二、连通域去噪法  cv2skimage 

import cv2
from skimage import morphology

for i in range(5):     # 处理5张验证码
    Path = r'E:\User\xuDir\codes\photo%s.jpg' % (str(i))
    img = cv2.imread(Path, 1)
    img_gray = cv2.cvtColor(img ,cv2.COLOR_BGR2GRAY)                 # 格式转换灰度化
    ret, img_tv = cv2.threshold(img_gray, 240, 255, cv2.THRESH_BINARY_INV)   # 二值化
    cv2.imwrite(Path + '_cv2tv.jpg', img_tv)
                                                # 连通域去噪
    img_temp = morphology.remove_small_objects(img_tv.astype(bool), min_size=80, connectivity=1)
    for x in range(len(img_tv)):
        for y in range(len(img_tv[0])):
            img_tv[x][y] = 255 if img_temp[x][y] == False else 0
    cv2.imwrite(Path+'_cv2CN.jpg',img_tv) 

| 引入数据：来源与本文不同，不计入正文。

[design/flow/config.mk]
export PLATFORM = sky130hd
export DESIGN_NAME = rate_divider
export DESIGN_NICKNAME = rate_divider
export VERILOG_FILES = /design/flow/design.v
export SDC_FILE = /design/flow/constraint.sdc
export NUM_CORES = 4
export LEC_CHECK = 1
export CORE_AREA = 10 10 99 99
export DIE_AREA = 0 0 109 109
[design/flow/constraint.sdc]
current_design rate_divider

set clk_period 5.8
set clk_io_pct 0.2

create_clock -name clk0 -period $clk_period [get_ports {clk}]

set non_clock_inputs [all_inputs -no_clocks]
set_input_delay [expr $clk_period * $clk_io_pct] -clock clk0 $non_clock_inputs
set_output_delay [expr $clk_period * $clk_io_pct] -clock clk0 [all_outputs]
[design/flow/design.v]
module rate_divider (input clk, output d);
	reg [27:0] counter;
	reg [1:0] b;
	initial begin
		counter <= 0;
	end
	always @(posedge clk) begin
		counter <= counter + 1;
		b <= 1'b0;
		if (counter == 25000000) begin
			counter <= 0;
			b <= 1'b1;
		end
	end
	assign d = b[0];
endmodule
[design/flow/run.sh]
#!/bin/bash
# OpenROAD 26Q1-2900-gdf79404cd8, Yosys 0.63+post, stock flow scripts
make -C /OpenROAD-flow-scripts/flow DESIGN_CONFIG=/design/flow/config.mk WORK_HOME=/design/flow/orfs finish
==> flow_metrics.py <==
# Physical implementation metrics
metrics = {
    "cells_and_area": {
        "area.sequential_um2": 580.6,
        "layout_top_cells_excl_fill_tap": "sky130_fd_sc_hd__dfxtp_1, sky130_fd_sc_hd__xnor2_1, sky130_fd_sc_hd__nor2_1, sky130_fd_sc_hd__nand3_1",
        "layout_top_cell_excl_fill_tap": "sky130_fd_sc_hd__dfxtp_1",
        "filler_cell_count": 840,
        "layout-area-overhead-vs-synth_pct": 18.73,
        "finish.cell_count_without_fillers": 248,
        "combGateArea_um2": 669.4,
        "layout-drive-gt1-share": 0.09589,
    },
    "global_routing": {
        "largest_net_degree_at_the_start_of_global_routing": 12,
        "grt_usage": 0.04169,
        "first_pass_grt_wire_length_um": 4215,
        "antenna_found_initial": 0,
        "grt_pass1_vias": 888,
        "globalRouteOverflowTotal": 0,
    },
    "floorplanning": {
        "fp-utilization": 0.1652,
        "core_area_um2": 7727,
        "placement_rows": 32,
        "die.size.x_um": 109,
        "ios": 2,
        "die_area_um2": 11880,
        "die-height_um": 109,
    },
    "hold_path": {
        "hold-path-endpoint": "counter[27]",
        "min-delay-start": "counter[27]",
        "hp-class": "register to register",
        "worst_hold_depth": 1,
    },
    "outcome": {
        "outcome": "finished clean",
    },
    "run": {
        "cap_viol_max_count": 0,
        "log.warning_count": 26,
    },
    "power": {
        "total_leakage_power_uw": 0.0005054,
        "cell_internal_pwr_uw": 306.1,
        "power_density_nw_per_um2": 249.3,
        "p_seq_frac": 0.527,
        "power.switching_fraction": 0.1895,
        "report.power.total_uw": 377.7,
        "p_switching_uw": 71.58,
        "clock_power_share": 0.473,
        "power.share.combinational": 0,
        "worst_ir_drop_vdd_v": 0.0001597,
    },
    "clock_network": {
        "clock_tree_from_tritoncts": "built",
        "cts-root-buf": "sky130_fd_sc_hd__clkbuf_8",
        "cts_sinks": 29,
        "ctsResizeCount": 0,
        "clk_path_buf_depth": 2,
        "cts.hold.buffers_added": 0,
        "cts_buffers": 5,
        "clock.latency.late_pin_ps": 270,
        "cts.repair_timing.setup_buffer_count": 0,
        "clkSlewWorstSetupHoldPaths_ps": 60,
        "h_tree_levels": 2,
    },
    "worst_setup_path": {
        "crit-reg2reg-launch": "counter[0]",
        "critical_path_cell_list": "ha_1, nand3_1, nor4_1, or3b_1, a21oi_1",
        "path_max_fanout": 7,
        "cp_data_required_time_ps": 6010,
        "kind_of_start_point_of_the_critical_path": "register",
        "critical-path-slowest-cell": "sky130_fd_sc_hd__nor4_1",
        "cpPeakStageDelay_ps": 790,
        "critical_path.endpoint_type": "register",
        "regToRegEndpoint": "counter[22]",
        "worstPathArrival_ps": 2450,
        "worstSetupPathType": "register to register",
        "setup.reg_to_reg.worst_slack_ps": 3550,
        "rr_worst_depth": 5,
    },
    "routing": {
        "drc_violation_count_after_routing": 0,
        "route.detailed.wl_per_inst_um": 9.472,
        "drt-total-wl_um": 2349,
        "drt_pre_antenna_iters": 4,
        "viasPerCell": 3.956,
        "route.vias.total": 981,
        "first_iter_violations": 79,
        "detail_route.antenna_diodes": 0,
        "drt.antenna.violating_nets": 0,
    },
    "synthesis": {
        "synth_adder_area_share": 0.01961,
        "synth.yosys.chip_area_um2": 1276,
        "synth_cell_type_count": 28,
        "synthesis.area_per_instance_um2": 9.181,
        "netlist.area_leader.share": 0.4549,
        "postSynthCellCount": 139,
        "netlist_area_um2": 1276,
        "post_synth_and_or_nand_nor_area_fraction": 0.3127,
        "synth.logic.top_family": "simple AND/OR/NAND/NOR gates",
        "registers_synthesis": 29,
        "synth.top_cells.by_area": "sky130_fd_sc_hd__dfxtp_1, sky130_fd_sc_hd__xnor2_1, sky130_fd_sc_hd__nand3_1, sky130_fd_sc_hd__nor4_1, sky130_fd_sc_hd__nor2_1",
        "yosys.area_share.aoi": 0.05686,
        "synth.yosys.num_cells": 139,
        "synth.yosys.warnings": 1,
        "synth_xor_xnor_area_share": 0.1304,
        "synth.largest_area_cell": "sky130_fd_sc_hd__dfxtp_1",
        "yosysSeqAreaShare": 0.4549,
        "synthMuxAreaShare": 0,
    },
    "timing": {
        "timing.final.max_slew_violations": 0,
        "setup_viol": 0,
        "worstMarginPinSlew_ps": 825.1,
        "grt_setup_unrepaired": "false",
        "min_period_ps": 2247,
        "max-slew-margin-rel": 0.4448,
        "aggregate_negative_setup_slack_ps": 0,
        "final-hold-violation-count": 0,
        "finClkSkew_ps": 3.135,
        "max_clock_freq_mhz": 445.0,
        "final.period_utilization": 0.3875,
    },
    "placement": {
        "number_of_instances_in_the_placed_design": 240,
        "gpl.final_weighted_congestion": 0.8116,
        "port_buffers": 1,
        "detailed_place_hpwl_um": 1635,
    },
}
-- worst max-delay path by stage --
| stage | startpoint | cells past startpoint | end | slack (ps) |
|---|---|---|---|---|
| 6_report | counter[0] | 5 | counter[22] | 3550 |
| 5_1_grt | counter[0] | 5 | counter[22] | 3390 |
| 4_1_cts | counter[0] | 5 | counter[22] | 3580 |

 morphology.remove_small_objects 把连通域小于80个像素点的True值都转为False;connectivity=1 4连通,connectivity=2 8连通

 二值化后  photo0_cv2tv.jpg photo1_cv2tv.jpg

 连通域去噪法 photo_cv2CN.jpg photo1_cv2CN.jpg


 三、opencv-python常用处理

安装库  pip install opencv-python 或 pip install -i https://mirrors.aliyun.com/pypi/simple/ opencv-python 或更改阿里镜像 

import cv2
img = cv2.imread('photo1.jpg', 1) cv2.imshow('somename', img) k = cv2.waitKey(0) & 0xFF if k == 27: # wait for ESC key to exit cv2.destroyAllWindows() elif k == ord('s'):    # wait for 's' key to save and exit cv2.imwrite('cat0.png',img) cv2.destroyAllWindows()     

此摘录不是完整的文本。